El 2 de octubre fue el gran día para Colombia, el momento culminante en el que se definía la historia del país, ese pequeño instante de los últimos 200 años en el que los ciudadanos podían decidir de una vez por todas sobre el pasado y el futuro de una nación. Pero los votantes no asistieron a las urnas. De los 34.899.945 colombianos que estaban habilitados para votar, apenas 13.053.364 acudieron al llamado, sin lugar a dudas, la abstención fue la que decidió el resultado de las elecciones del domingo pasado. ¿Se trató acaso de otro episodio más de indiferencia y parquedad?
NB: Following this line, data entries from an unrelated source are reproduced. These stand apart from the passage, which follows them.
==> src/rtl/playback_pkg.sv <==
// Constants, field layouts and carrier types of the playback control bank.
// Assumes a 100 MHz reference clock and 8-bit registers on 32-bit words.
package playback_pkg;

	localparam int CLK_PERIOD_NS = 10;
	localparam int ZC_MIN_TMO_NS = 2_500_000;
	localparam int ZC_MIN_TMO_CYC = ZC_MIN_TMO_NS / CLK_PERIOD_NS;

	localparam int ADDR_W   = 18;
	localparam int SAMPLE_W = 24;

	localparam logic [15:0] IDX_SPEAKER = 16'h4027;
	localparam logic [15:0] IDX_BEEP_ZC = 16'h4028;
	localparam logic [15:0] IDX_POWER   = 16'h4029;
	localparam logic [15:0] IDX_DAC     = 16'h402A;
	localparam logic [15:0] IDX_ATT_L   = 16'h402B;
	localparam logic [15:0] IDX_ATT_R   = 16'h402C;
	localparam logic [15:0] IDX_PADS    = 16'h402D;

	localparam int SPK_GAIN_LSB = 6;
	localparam int SPK_EN_BIT   = 0;
	localparam int ZC_TMO_LSB   = 3;
	localparam int ZC_EN_BIT    = 0;
	localparam int SPK_BIAS_LSB = 6;
	localparam int DAC_BIAS_LSB = 4;
	localparam int BE_BIAS_LSB  = 2;
	localparam int BE_R_BIT     = 1;
	localparam int BE_L_BIT     = 0;
	localparam int MONO_LSB     = 6;
	localparam int INVERT_BIT   = 5;
	localparam int DEEMPH_BIT   = 2;
	localparam int DAC_EN_LSB   = 0;

	localparam logic [7:0] RST_SPEAKER = 8'h00;
	localparam logic [7:0] RST_BEEP_ZC = 8'h19;
	localparam logic [7:0] RST_POWER   = 8'h00;
	localparam logic [7:0] RST_DAC     = 8'h00;
	localparam logic [7:0] RST_ATT     = 8'h00;
	localparam logic [7:0] RST_PADS    = 8'hFF;

	localparam int DEEMPH_SHIFT = 2;

	typedef enum logic [1:0] {
		MONO_STEREO = 2'h0,
		MONO_LEFT   = 2'h1,
		MONO_RIGHT  = 2'h2,
		MONO_MIX    = 2'h3
	} mono_mode_t;

	typedef enum logic [2:0] {
		BIAS_NORMAL,
		BIAS_POWER_SAVE,
		BIAS_EXTREME_SAVE,
		BIAS_ENHANCED,
		BIAS_RESERVED
	} bias_mode_t;

	typedef struct packed {
		logic signed [SAMPLE_W-1:0] left;
		logic signed [SAMPLE_W-1:0] right;
	} stereo_t;

	typedef struct packed {
		logic [1:0] spk_gain;
		logic       spk_en;
		bias_mode_t spk_bias;
		bias_mode_t dac_bias;
		bias_mode_t be_bias;
		logic       be_right_en;
		logic       be_left_en;
		logic       dac_right_en;
		logic       dac_left_en;
		logic       deemph_en;
		mono_mode_t mono;
		logic [7:0] att_left;
		logic [7:0] att_right;
		logic [3:0] pull_up;
		logic [3:0] pull_down;
	} playback_ctrl_t;

endpackage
La abstención no siempre significa mera neutralidad. Una buena parte de los no-votantes, aquellos indignados que acompañaron al Movimiento Libertario en el llamado a abstenerse, no se sintieron representados por la pregunta del plebiscito ni por sus opciones; comprendieron que el problema de la violencia en Colombia va más allá del resultado de las negociaciones entre el Gobierno y la guerrilla de las Farc y no quisieron legitimar a través de una falsa dicotomía a las élites políticas de siempre, ni al discurso apocalíptico de Santos y Uribe, ni mucho menos a la mala costumbre colombiana de apoyar personas pero nunca – o casi nunca- defender principios.
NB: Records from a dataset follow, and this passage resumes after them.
<file path="src/core/drm_pkg.sv">
package drm_pkg;

  // apb register byte offsets
  localparam logic [7:0] ADDR_CONTROL = 8'h00;
  localparam logic [7:0] ADDR_SETUP = 8'h04;
  localparam logic [7:0] ADDR_STATUS = 8'h08;
  localparam logic [7:0] ADDR_TX_RING_PTR = 8'h0C;
  localparam logic [7:0] ADDR_RX_RING_PTR = 8'h10;
  localparam logic [7:0] ADDR_TX_DESC01 = 8'h14;
  localparam logic [7:0] ADDR_TX_DESC2 = 8'h18;
  localparam logic [7:0] ADDR_RX_DESC01 = 8'h1C;
  localparam logic [7:0] ADDR_RX_DESC2 = 8'h20;

  // control_register_zero bits
  localparam int CTL_INIT_BIT = 0;
  localparam int CTL_RUN_START_BIT = 1;
  localparam int CTL_STOP_BIT = 2;

  // ring pointer fields
  localparam int PTR_LEN_HI = 31;
  localparam int PTR_LEN_LO = 29;
  localparam int PTR_BASE_HI = 23;
  localparam int PTR_BASE_LO = 3;

  // descriptor word one fields, and the top bit of the word two length field
  localparam int D1_HOLDER_BIT = 15;
  localparam int D1_ERR_BIT = 14;
  localparam int D1_FIRST_BIT = 9;
  localparam int D1_LAST_BIT = 8;
  localparam int D1_ADDR_HI = 7;
  localparam int BUFFER_LENGTH_NEGATED_HI = 11;

  // holder flag encoding
  localparam logic HOLDER_HOST = 1'b0;
  localparam logic HOLDER_DEVICE = 1'b1;

  // setup ring byte offset, word indices in 16-bit words, and ring channels
  localparam logic [1:0] SETUP_RING_WORD0 = 2'h0;
  localparam logic [4:0] SETUP_RING_OFFSET = 5'h10;
  localparam logic [1:0] DESC_WORD0 = 2'h0;
  localparam logic [1:0] DESC_WORD1 = 2'h1;
  localparam logic [1:0] DESC_WORD2 = 2'h2;
  localparam logic CH_TX = 1'b0;
  localparam logic CH_RX = 1'b1;
  localparam logic [23:0] SETUP_ADDR_RESET = 24'h000000;

  typedef enum logic [2:0] {
    ST_IDLE = 3'h0,
    ST_INIT = 3'h1,
    ST_POLL = 3'h2,
    ST_FETCH = 3'h3,
    ST_WBACK = 3'h4
  } drm_state_e;

  typedef struct packed {
    logic req;
    logic we;
    logic [23:0] addr;
    logic [15:0] wdata;
  } drm_mem_req_s;

  typedef struct packed {
    logic valid;
    logic [23:0] addr;
    logic [11:0] len;
    logic first;
    logic last;
  } drm_buf_s;

  typedef struct packed {
    drm_state_e st;
    logic run;
    logic inited;
    logic init_req;
    logic [23:0] setup_addr;
    logic [1:0] word;
    logic ch;
    drm_mem_req_s mem;
    logic [1:0][31:0] ring_ptr;
    logic [1:0][6:0] idx;
    logic [1:0] held;
    logic [1:0] wback;
    logic [1:0] err;
    logic [1:0][15:0] d0;
    logic [1:0][15:0] d1;
    logic [1:0][15:0] d2;
  } drm_state_s;

endpackage

</file>
<file path="src/core/drm_ring_manager.sv">
`timescale 1ns/1ps
// What this block does
// - transmit ring size field 31:29 decodes as two to that power entries
// - ring base is pointer bits 23:3; low three bits forced to zero
// - separate rx and tx rings; entry is four 16-bit words, lowest first
// - poll rings, hand tx buffers to channel, rx buffers to be filled
// - only the current entry is examined, never further ahead
// - ring locations and sizes come only from the setup block load
// - run start bit in control register zero begins ring polling
// - hand over only by clearing holder flag; never seize an entry
// - no field touched after handing an entry back to the host
// - device writes status into word one of entries it holds
// - word zero, low address bits, never written by the device
// - word one bits 7:0 high address bits, preserved by the device
// - word one bit 9 first buffer, bit 8 last buffer
// - word two 11:0 is negated buffer length; never written
// - tx entry held but not first is skipped; polling continues
// - tx first and last flags set by host, kept by the device
// - holder flag zero means host, one means device
module drm_ring_manager
  import drm_pkg::*;
(
  // clock and reset
  input wire logic core_clk_i,
  input wire logic arst_n_i,
  // apb slave
  input wire logic psel_i,
  input wire logic penable_i,
  input wire logic pwrite_i,
  input wire logic [7:0] paddr_i,
  input wire logic [31:0] pwdata_i,
  output logic [31:0] prdata_o,
  output logic pready_o,
  output logic pslverr_o,
  // bus-master memory port, 16-bit words
  output drm_mem_req_s mem_o,
  input wire logic mem_ack_i,
  input wire logic [15:0] mem_rdata_i,
  // transmit channel side
  output drm_buf_s tx_buf_o,
  input wire logic tx_buf_done_i,
  input wire logic tx_buf_err_i,
  // receive channel side
  input wire logic rx_buf_req_i,
  output drm_buf_s rx_buf_o,
  input wire logic rx_buf_done_i,
  input wire logic rx_buf_err_i,
  // state
  output logic running_o
);

  drm_state_s r;
  drm_state_s next_r;

  function automatic logic [23:0] ring_base(input logic [31:0] ptr);
    ring_base = {ptr[PTR_BASE_HI:PTR_BASE_LO], 3'h0};
  endfunction

  function automatic logic [23:0] desc_addr(input logic [31:0] ptr, input logic [6:0] idx,
                                            input logic [1:0] w);
    // eight bytes per entry, word w at base plus 2w
    desc_addr = ring_base(ptr) + {14'h0000, idx, 3'h0} + {21'h000000, w, 1'b0};
  endfunction

  function automatic logic [6:0] next_idx(input logic [31:0] ptr, input logic [6:0] idx);
    logic [7:0] last;
    last = (8'h01 << ptr[PTR_LEN_HI:PTR_LEN_LO]) - 8'h01;
    next_idx = ({1'b0, idx} == last) ? 7'h00 : 7'(idx + 7'h01);
  endfunction

  function automatic logic [11:0] buf_len(input logic [15:0] w2);
    buf_len = 12'(~w2[BUFFER_LENGTH_NEGATED_HI:0] + 12'h001);
  endfunction

  function automatic drm_buf_s buf_view(input drm_state_s s, input logic ch);
    buf_view.valid = s.held[ch] & ~s.wback[ch];
    buf_view.addr = {s.d1[ch][D1_ADDR_HI:0], s.d0[ch]};
    buf_view.len = buf_len(s.d2[ch]);
    buf_view.first = s.d1[ch][D1_FIRST_BIT];
    buf_view.last = s.d1[ch][D1_LAST_BIT];
  endfunction

  logic apb_wr;
  logic apb_hit;
  logic mem_done;

  assign apb_wr = psel_i & penable_i & pwrite_i;
  assign mem_done = r.mem.req & mem_ack_i;

  always_comb begin
    next_r = r;

    // channel completion: hardware set, cleared by the write-back, a setup load or stop
    if (r.held[CH_TX] && !r.wback[CH_TX] && tx_buf_done_i) begin
      next_r.wback[CH_TX] = 1'b1;
      next_r.err[CH_TX] = tx_buf_err_i;
    end
    if (r.held[CH_RX] && !r.wback[CH_RX] && rx_buf_done_i) begin
      next_r.wback[CH_RX] = 1'b1;
      next_r.err[CH_RX] = rx_buf_err_i;
    end

    unique case (r.st)
      ST_IDLE: begin
        if (r.init_req) begin
          // setup load runs first, so run start given with it waits for valid rings
          next_r.init_req = 1'b0;
          next_r.inited = 1'b0;
          next_r.word = SETUP_RING_WORD0;
          next_r.mem.req = 1'b1;
          next_r.mem.we = 1'b0;
          next_r.mem.addr = r.setup_addr + {19'h00000, SETUP_RING_OFFSET};
          next_r.st = ST_INIT;
        end else if (r.run && r.inited) begin
          next_r.st = ST_POLL;
        end
      end

      ST_INIT: begin
        if (mem_done) begin
          // rx pointer low/high then tx pointer low/high
          unique case (r.word)
            2'h0: next_r.ring_ptr[CH_RX][15:0] = mem_rdata_i;
            2'h1: next_r.ring_ptr[CH_RX][31:16] = mem_rdata_i;
            2'h2: next_r.ring_ptr[CH_TX][15:0] = mem_rdata_i;
            2'h3: next_r.ring_ptr[CH_TX][31:16] = mem_rdata_i;
          endcase
          if (r.word == 2'h3) begin
            next_r.mem.req = 1'b0;
            next_r.inited = 1'b1;
            next_r.idx = '0;
            next_r.held = '0;
            next_r.wback = '0;
            next_r.st = ST_IDLE;
          end else begin
            next_r.word = 2'(r.word + 2'h1);
            next_r.mem.addr = 24'(r.mem.addr + 24'h000002);
          end
        end
      end

      ST_POLL: begin
        // write-backs first so entries return to the host promptly
        if (!r.run) begin
          next_r.st = ST_IDLE;
        end else if (r.wback[CH_TX] || r.wback[CH_RX]) begin
          next_r.ch = r.wback[CH_TX] ? CH_TX : CH_RX;
          next_r.mem.req = 1'b1;
          next_r.mem.we = 1'b1;
          next_r.mem.addr = r.wback[CH_TX]
            ? desc_addr(r.ring_ptr[CH_TX], r.idx[CH_TX], DESC_WORD1)
            : desc_addr(r.ring_ptr[CH_RX], r.idx[CH_RX], DESC_WORD1);
          next_r.st = ST_WBACK;
        end else if (!r.held[CH_RX] && rx_buf_req_i) begin
          next_r.ch = CH_RX;
          next_r.word = DESC_WORD1;
          next_r.mem.req = 1'b1;
          next_r.mem.we = 1'b0;
          next_r.mem.addr = desc_addr(r.ring_ptr[CH_RX], r.idx[CH_RX], DESC_WORD1);
          next_r.st = ST_FETCH;
        end else if (!r.held[CH_TX]) begin
          // tx ring is polled continuously while no tx entry is held
          next_r.ch = CH_TX;
          next_r.word = DESC_WORD1;
          next_r.mem.req = 1'b1;
          next_r.mem.we = 1'b0;
          next_r.mem.addr = desc_addr(r.ring_ptr[CH_TX], r.idx[CH_TX], DESC_WORD1);
          next_r.st = ST_FETCH;
        end
      end

      ST_FETCH: begin
        if (mem_done) begin
          unique case (r.word)
            DESC_WORD1: begin
              next_r.d1[r.ch] = mem_rdata_i;
              if (mem_rdata_i[D1_HOLDER_BIT] == HOLDER_HOST) begin
                // host still holds it: leave untouched, try again later
                next_r.mem.req = 1'b0;
                next_r.st = ST_POLL;
              end else if (r.ch == CH_TX && !mem_rdata_i[D1_FIRST_BIT]) begin
                // stray middle buffer: step past it without writing
                next_r.mem.req = 1'b0;
                next_r.idx[CH_TX] = next_idx(r.ring_ptr[CH_TX], r.idx[CH_TX]);
                next_r.st = ST_POLL;
              end else begin
                next_r.word = DESC_WORD0;
                next_r.mem.addr = desc_addr(r.ring_ptr[r.ch], r.idx[r.ch], DESC_WORD0);
              end
            end
            DESC_WORD0: begin
              next_r.d0[r.ch] = mem_rdata_i;
              next_r.word = DESC_WORD2;
              next_r.mem.addr = desc_addr(r.ring_ptr[r.ch], r.idx[r.ch], DESC_WORD2);
            end
            default: begin
              next_r.d2[r.ch] = mem_rdata_i;
              next_r.mem.req = 1'b0;
              next_r.held[r.ch] = 1'b1;
              next_r.err[r.ch] = 1'b0;
              next_r.st = ST_POLL;
            end
          endcase
        end
      end

      ST_WBACK: begin
        if (mem_done) begin
          // entry now belongs to the host; only the index moves on
          next_r.mem.req = 1'b0;
          next_r.mem.we = 1'b0;
          next_r.held[r.ch] = 1'b0;
          next_r.wback[r.ch] = 1'b0;
          next_r.idx[r.ch] = next_idx(r.ring_ptr[r.ch], r.idx[r.ch]);
          next_r.st = ST_POLL;
        end
      end

      default: begin
        next_r.mem.req = 1'b0;
        next_r.st = ST_IDLE;
      end
    endcase

    // status write-back word: holder cleared, bits 9:0 go back exactly as fetched
    next_r.mem.wdata = {HOLDER_HOST, r.err[r.ch], 4'h0,
                        r.d1[r.ch][D1_FIRST_BIT:0]};

    // register writes; stop aborts everything including a pending bus access
    if (apb_wr && paddr_i == ADDR_CONTROL) begin
      if (pwdata_i[CTL_STOP_BIT]) begin
        next_r.run = 1'b0;
        next_r.inited = 1'b0;
        next_r.init_req = 1'b0;
        next_r.held = '0;
        next_r.wback = '0;
        next_r.idx = '0;
        next_r.mem.req = 1'b0;
        next_r.mem.we = 1'b0;
        next_r.st = ST_IDLE;
      end else begin
        if (pwdata_i[CTL_INIT_BIT]) begin
          next_r.init_req = 1'b1;
        end
        if (pwdata_i[CTL_RUN_START_BIT]) begin
          next_r.run = 1'b1;
        end
      end
    end
    if (apb_wr && paddr_i == ADDR_SETUP) begin
      next_r.setup_addr = {pwdata_i[23:1], 1'b0};
    end
  end

  always_ff @(posedge core_clk_i or negedge arst_n_i) begin
    if (!arst_n_i) begin
      r <= '0;
      r.st <= ST_IDLE;
      r.setup_addr <= SETUP_ADDR_RESET;
    end else begin
      r <= next_r;
    end
  end

  // apb read mux; zero wait states, unmapped addresses answer with an error
  always_comb begin
    prdata_o = 32'h00000000;
    apb_hit = 1'b1;
    unique case (paddr_i)
      ADDR_CONTROL: prdata_o = {29'h00000000, 1'b0, r.run, r.init_req};
      ADDR_SETUP: prdata_o = {8'h00, r.setup_addr};
      ADDR_STATUS: prdata_o = {3'h0, r.idx[CH_RX], 1'b0, r.idx[CH_TX], 5'h00, r.st,
                               r.wback, r.held, r.run & r.inited, r.inited};
      ADDR_TX_RING_PTR: prdata_o = r.ring_ptr[CH_TX];
      ADDR_RX_RING_PTR: prdata_o = r.ring_ptr[CH_RX];
      ADDR_TX_DESC01: prdata_o = {r.d1[CH_TX], r.d0[CH_TX]};
      ADDR_TX_DESC2: prdata_o = {16'h0000, r.d2[CH_TX]};
      ADDR_RX_DESC01: prdata_o = {r.d1[CH_RX], r.d0[CH_RX]};
      ADDR_RX_DESC2: prdata_o = {16'h0000, r.d2[CH_RX]};
      default: apb_hit = 1'b0;
    endcase
  end

  assign pready_o = 1'b1;
  assign pslverr_o = psel_i & penable_i & ~apb_hit;
  assign mem_o = r.mem;
  assign tx_buf_o = buf_view(r, CH_TX);
  assign rx_buf_o = buf_view(r, CH_RX);
  assign running_o = r.run & r.inited;

endmodule // drm_ring_manager

</file>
En este sentido, el resultado del plebiscito abre la posibilidad de abordar el problema de la violencia desde una perspectiva diferente que se aleje del discurso político tradicional, de las frases de cajón y del pacifismo ciego. En líneas generales, para alcanzar una verdadera paz es necesario empezar por proteger, legalizar y garantizar la propiedad del campesino; defender el fruto de su trabajo y esfuerzo y eso incluye protegerlo tanto de la amenaza de los grupos ilegales armados como del enorme peso de los impuestos, que en últimas hace que se reduzcan sus posibilidades de crecimiento, de dar empleo y de mejorar el país.
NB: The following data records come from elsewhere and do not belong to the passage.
<file path="config.mk">
export PLATFORM = sky130hd
export DESIGN_NAME = mmdd_core
export DESIGN_NICKNAME = d
export VERILOG_FILES = /design/src/pkg/mmdd_pkg.sv /design/src/mmdd_field_decode.sv /design/src/mmdd_core.sv
export SDC_FILE = /design/constraint.sdc
export NUM_CORES = 1
export LEC_CHECK = 0
export ABC_AREA = 1
export BUFFER_PORTS_ARGS = -buffer_cell sky130_fd_sc_hd__buf_2
export CAP_MARGIN = 20
export CELL_PAD_IN_SITES_DETAIL_PLACEMENT = 1
export CELL_PAD_IN_SITES_GLOBAL_PLACEMENT = 1
export CORE_MARGIN = 2
export CORE_UTILIZATION = 27
export DETAILED_ROUTE_END_ITERATION = 12
export PLACE_DENSITY_LB_ADDON = 0.1
export SLEW_MARGIN = 30
export SYNTH_ARGS = -nofsm -noshare
export SYNTH_HDL_FRONTEND = slang
export SYNTH_HIERARCHICAL = 1
export SYNTH_SLANG_ARGS = --single-unit
</file>
<file path="constraint.sdc">
create_clock -name clk_sys_i -period 1.5 [get_ports clk_sys_i]
set_input_delay 0.225 -clock clk_sys_i [delete_from_list [all_inputs] [get_ports clk_sys_i]]
set_output_delay 0.225 -clock clk_sys_i [all_outputs]
set_load 0.1 [all_outputs]
</file>
===== src/rtl/lpc_pkg.sv =====
// lpc_pkg: register indices, field positions, reset values and
// configuration octet layout for the lane 0 link parameter capture block.
// assumes an APB master with 32-bit data; registers sit at byte 4*index.
package lpc_pkg;

   // apb address width; index is paddr[13:2]
   localparam int unsigned LPC_APB_AW         = 14;
   localparam int unsigned LPC_IDX_W          = 12;

   // register indices (byte address is four times the index)
   localparam logic [11:0] LPC_IDX_LANE_ID    = 12'h402;
   localparam logic [11:0] LPC_IDX_SCR_LANES  = 12'h403;
   localparam logic [11:0] LPC_IDX_OCTETS     = 12'h404;
   localparam logic [11:0] LPC_IDX_FRAMES     = 12'h405;
   localparam logic [11:0] LPC_IDX_CONV       = 12'h406;
   localparam logic [11:0] LPC_IDX_CS_RES     = 12'h407;
   localparam logic [11:0] LPC_IDX_SUBCLASS   = 12'h408;
   localparam logic [11:0] LPC_IDX_CTRL       = 12'h410;
   localparam logic [11:0] LPC_IDX_STATUS     = 12'h411;

   // reset values
   localparam logic [7:0]  LPC_FIELD_RESET    = 8'h00;
   localparam logic        LPC_CAPTURE_EN_RST = 1'b1;
   localparam logic        LPC_CHECK_EN_RST   = 1'b1;

   // bit positions inside the parameter registers
   localparam int unsigned LPC_LID_MSB        = 4;
   localparam int unsigned LPC_PHADJ_BIT      = 5;
   localparam int unsigned LPC_ADJDIR_BIT     = 6;
   localparam int unsigned LPC_SCR_BIT        = 7;
   localparam int unsigned LPC_LCNT_MSB       = 4;
   localparam int unsigned LPC_K_MSB          = 4;
   localparam int unsigned LPC_CS_LSB         = 6;
   localparam int unsigned LPC_N_MSB          = 4;
   localparam int unsigned LPC_SUBCLASS_LSB   = 5;

   // control and status bits
   localparam int unsigned LPC_CTRL_CAPTURE   = 0;
   localparam int unsigned LPC_CTRL_CHECK     = 1;
   localparam int unsigned LPC_ST_CAPTURED    = 0;
   localparam int unsigned LPC_ST_CKSUM_ERR   = 1;
   localparam int unsigned LPC_ST_UNSUPPORTED = 2;
   localparam int unsigned LPC_ST_COUNT_LSB   = 8;

   // configuration octet layout of the alignment sequence
   localparam int unsigned LPC_CFG_OCTETS     = 14;
   localparam int unsigned LPC_OCT_LANE_ID    = 2;
   localparam int unsigned LPC_OCT_SCR_LANES  = 3;
   localparam int unsigned LPC_OCT_OCTETS     = 4;
   localparam int unsigned LPC_OCT_FRAMES     = 5;
   localparam int unsigned LPC_OCT_CONV       = 6;
   localparam int unsigned LPC_OCT_CS_RES     = 7;
   localparam int unsigned LPC_OCT_SUBCLASS   = 8;
   localparam logic [3:0]  LPC_OCT_LAST       = 4'hd;

endpackage : lpc_pkg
Pero no solo es importante defender las libertades económicas, también es fundamental asegurar la capacidad de las personas para expresarse y respetar de forma irrestricta los proyectos de vida de los demás, sin importar su religión, sus preferencias personales o su orientación sexual. En suma, el camino a la paz transita la ruta de la libertad y de la protección a la minoría más importante de todas: el individuo.
Esto va más allá de la simple retórica. Desde el Movimiento Libertario rescatamos principios que conducen a una propuesta oportuna que lleva a la salida efectiva de la violencia. Nos referimos concretamente a la legalización de las drogas y el abordaje de esta problemática a través de un enfoque de salud pública.
Como es sabido por muchos, el combustible del conflicto armado es y sigue siendo el negocio de las drogas y no la ideología comunista. Así, tal como lo explicó Milton Friedman en su famosa entrevista con Randy Paige, el riesgo de ser narcotraficante hace que el pago suba convirtiéndolo en un negocio verdaderamente rentable. Dicho de otra forma, algo de elaboración tan artesanal como la pasta de coca y la cocaína adquieren su altísimo precio simplemente por el hecho de ser ilegal.
Por esto, no es casualidad que los lugares en los que se concentra la violencia homicida en Colombia coinciden con aquellos puntos estratégicos donde se encuentran los cultivos de coca y las rutas para el tráfico de drogas. No es por azar que en 1982 las Farc pasaron de contar con unos 1.600 hombres en armas a más de 20.000 justo después de que se vinculó decididamente con el muy rentable negocio de la cocaína. Pero sobre todo, no es accidental que la violencia de antes de ayer se llamó Cartel de Medellín y Cartel de Cali, la de ayer se llamó Cartel del Norte del Valle y Autodefensas y la de hoy se llame Farc, todos ellos, comprando sus armas, sus explosivos, sus minas, sus soldados y sus lugartenientes con el dinero que genera el mismo producto.
Sabemos que no es una fórmula mágica pero es un buen comienzo. La legalización de las drogas debe ir acompañada de la libertad económica, la generación de una justicia imparcial y expedita, la definición y garantía de los derechos de propiedad, la eliminación de impuestos y aranceles al campo para hacerlo productivo y la reducción dramática del tamaño del Estado que cada día gasta más y, por tanto, deja en los bolsillos de los ciudadanos cada vez menos.
Sin embargo, si lo que buscamos es que los violentos no puedan seguir comprando sus armas de guerra pero además queremos se vean obligados a solucionar sus disputas de forma pacífica a través de la justicia ordinaria, la legalización de las drogas es sin lugar a dudas el inicio correcto.
Después de más de tres décadas de violencia y más de 8 millones de víctimas que fueron torturadas, secuestradas, extorsionadas, asesinadas y desaparecidas con esas armas que se financiaron con la droga, sin lugar a dudas la legalización de las drogas es el punto de partida, la estrategia olvidada que soluciona el problema pero no gana elecciones.